## [Dataset entries]
========================================================================
$ cat src/hw/rtl/see_pkg.sv
// Shared types and constants of the sprite evaluation engine.
package see_pkg;

    localparam int OAM_SPRITES    = 64;
    localparam int LINE_SLOTS_DEF = 8;
    localparam int OAM_ADDR_W     = 8;
    localparam int DOT_W          = 9;
    localparam int IN_TDATA_W     = 40;
    localparam int OUT_TDATA_W    = 24;

    localparam logic [8:0] CLEAR_LAST_DOT = 9'd64;
    localparam logic [8:0] RESTART_DOT    = 9'd65;
    localparam logic [8:0] LAST_DOT       = 9'd256;
    localparam logic [7:0] FILL_BYTE      = 8'hFF;
    localparam logic [7:0] SHORT_HEIGHT   = 8'd8;
    localparam logic [7:0] TALL_HEIGHT    = 8'd16;
    localparam logic [1:0] OVF_EXTRA      = 2'd3;

    typedef enum logic [2:0] {
        PH_IDLE     = 3'd0,
        PH_RANGE    = 3'd1,
        PH_COPY     = 3'd2,
        PH_OVF_EVAL = 3'd3,
        PH_OVF_COPY = 3'd4
    } phase_t;

    typedef enum logic {
        OP_LOAD = 1'b0,
        OP_TICK = 1'b1
    } op_t;

    typedef enum logic {
        CFG_TALL_SPRITES = 1'b0,
        CFG_OAM_BASE     = 1'b1
    } cfg_index_t;

    typedef struct packed {
        logic       tall_sprites;
        logic [7:0] oam_base;
    } cfg_t;

    typedef struct packed {
        logic       eval_done;
        logic [3:0] slot_count;
        logic       sprite_zero_found;
        logic       overflow_set;
        logic [7:0] sec_data;
        logic [4:0] sec_index;
        logic       sec_write;
    } result_t;

endpackage

$ cat src/hw/rtl/sprite_evaluation_engine.sv
// Sprite evaluation engine top level: stream ports, config registers, submodules.
//
// Evaluates sprites for one scanline, one dot per item. An input item is either a
// load (tuser = 0) that writes one byte of the 256-byte primary OAM, or a dot tick
// (tuser = 1) carrying dot 1..256 and the scanline. Each tick gives exactly one
// result item; loads give none. Dots 1-64 report the clear of secondary OAM to 0xFF,
// dot 65 restarts the search, odd dots read primary OAM at
// (oam_base + sprite*4 + byte) mod 256, and even dots run one search step: range
// check, three-byte copy, overflow scan with its skewed byte increment, or idle.
// Secondary OAM writes are reported on the result channel, not stored here.
// Rate: one item per clock while s_tready is high. A tick's result shows on m_tvalid
// in the cycle after it is accepted. Primary OAM is a single-port-read memory whose
// registered read data serves as the evaluation latch: an odd dot issues the read
// and the following even dot, in the very next cycle or later, uses it. A two-entry
// result buffer decouples the sides; s_tready drops only when both entries hold
// items not yet taken. No clearing pass after reset: primary OAM is undefined until
// loaded. Configuration writes are taken every cycle (cfg_ready is always high) and
// must be issued while the engine is idle.
module sprite_evaluation_engine #(
    parameter int LINE_SLOTS = see_pkg::LINE_SLOTS_DEF
) (
    input  logic                            aclk,
    input  logic                            aresetn,
    // Input item channel
    input  logic                            s_tvalid,
    output logic                            s_tready,
    // s_tdata: oam_index[7:0], oam_byte[15:8], dot[24:16], scanline[32:25], zero[39:33]
    input  logic [see_pkg::IN_TDATA_W-1:0]  s_tdata,
    // s_tuser: op (0 load, 1 dot tick)
    input  logic                            s_tuser,
    // Result channel
    output logic                            m_tvalid,
    input  logic                            m_tready,
    // m_tdata: sec_write[0], sec_index[5:1], sec_data[13:6], overflow_set[14],
    //          sprite_zero_found[15], slot_count[19:16], eval_done[20], zero[23:21]
    output logic [see_pkg::OUT_TDATA_W-1:0] m_tdata,
    // Configuration write channel
    input  logic                            cfg_valid,
    output logic                            cfg_ready,
    input  logic                            cfg_index,
    input  logic [7:0]                      cfg_data
);
    import see_pkg::*;

    logic       tall_sprites_reg;
    logic [7:0] oam_base_reg;
    cfg_t       cfg;

    logic       s_fire;
    logic       tick_fire;
    logic       load_fire;

    logic [7:0] in_oam_index;
    logic [7:0] in_oam_byte;
    logic [8:0] in_dot;
    logic [7:0] in_scanline;

    logic       rd_en;
    logic [7:0] rd_addr;
    logic [7:0] latch_data;
    result_t    result;
    result_t    out_result;

    // Unpack the input item.
    assign in_oam_index = s_tdata[7:0];
    assign in_oam_byte  = s_tdata[15:8];
    assign in_dot       = s_tdata[24:16];
    assign in_scanline  = s_tdata[32:25];

    assign s_fire    = s_tvalid && s_tready;
    assign tick_fire = s_fire && (s_tuser == OP_TICK);
    assign load_fire = s_fire && (s_tuser == OP_LOAD);

    // Configuration registers: accept every cycle; both indexes map to a register.
    assign cfg_ready = 1'b1;

    always_ff @(posedge aclk) begin
        if (!aresetn) begin
            tall_sprites_reg <= 1'b0;
            oam_base_reg     <= 8'd0;
        end else if (cfg_valid && cfg_ready) begin
            unique case (cfg_index_t'(cfg_index))
                CFG_TALL_SPRITES: tall_sprites_reg <= cfg_data[0];
                CFG_OAM_BASE:     oam_base_reg     <= cfg_data;
                default: begin
                end
            endcase
        end
    end

    assign cfg.tall_sprites = tall_sprites_reg;
    assign cfg.oam_base     = oam_base_reg;

    // Primary OAM: loads write, odd dots read into the latch.
    see_oam_ram u_oam_ram (
        .aclk    (aclk),
        .wr_en   (load_fire),
        .wr_addr (in_oam_index),
        .wr_data (in_oam_byte),
        .rd_en   (rd_en),
        .rd_addr (rd_addr),
        .rd_data (latch_data)
    );

    // Evaluation state machine: advance one dot per accepted tick.
    see_eval_fsm #(
        .LINE_SLOTS (LINE_SLOTS)
    ) u_eval_fsm (
        .aclk       (aclk),
        .aresetn    (aresetn),
        .cfg        (cfg),
        .tick_valid (tick_fire),
        .dot        (in_dot),
        .scanline   (in_scanline),
        .latch_data (latch_data),
        .rd_en      (rd_en),
        .rd_addr    (rd_addr),
        .result     (result)
    );

    // Result buffer: hold up to two items while the sink stalls.
    see_out_buf u_out_buf (
        .aclk      (aclk),
        .aresetn   (aresetn),
        .push      (tick_fire),
        .push_data (result),
        .ready     (s_tready),
        .out_valid (m_tvalid),
        .out_ready (m_tready),
        .out_data  (out_result)
    );

    // Pack the result item.
    assign m_tdata = {3'b000,
                      out_result.eval_done,
                      out_result.slot_count,
                      out_result.sprite_zero_found,
                      out_result.overflow_set,
                      out_result.sec_data,
                      out_result.sec_index,
                      out_result.sec_write};

`ifndef SYNTH
    a_load_no_read: assert property (@(posedge aclk) disable iff (!aresetn)
        load_fire |-> !rd_en)
        else $error("OAM read issued on a load item");

    a_read_on_tick: assert property (@(posedge aclk) disable iff (!aresetn)
        rd_en |-> tick_fire && in_dot[0])
        else $error("OAM read without an odd dot tick");

    a_tick_gives_result: assert property (@(posedge aclk) disable iff (!aresetn)
        tick_fire |=> m_tvalid)
        else $error("accepted tick left no result");
`endif

endmodule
========================================================================
## [Your objective]
Above are the records. Identify each line that contains the word "posedge".

## [Response to this task]
    always_ff @(posedge aclk) begin
    a_load_no_read: assert property (@(posedge aclk) disable iff (!aresetn)
    a_read_on_tick: assert property (@(posedge aclk) disable iff (!aresetn)
    a_tick_gives_result: assert property (@(posedge aclk) disable iff (!aresetn)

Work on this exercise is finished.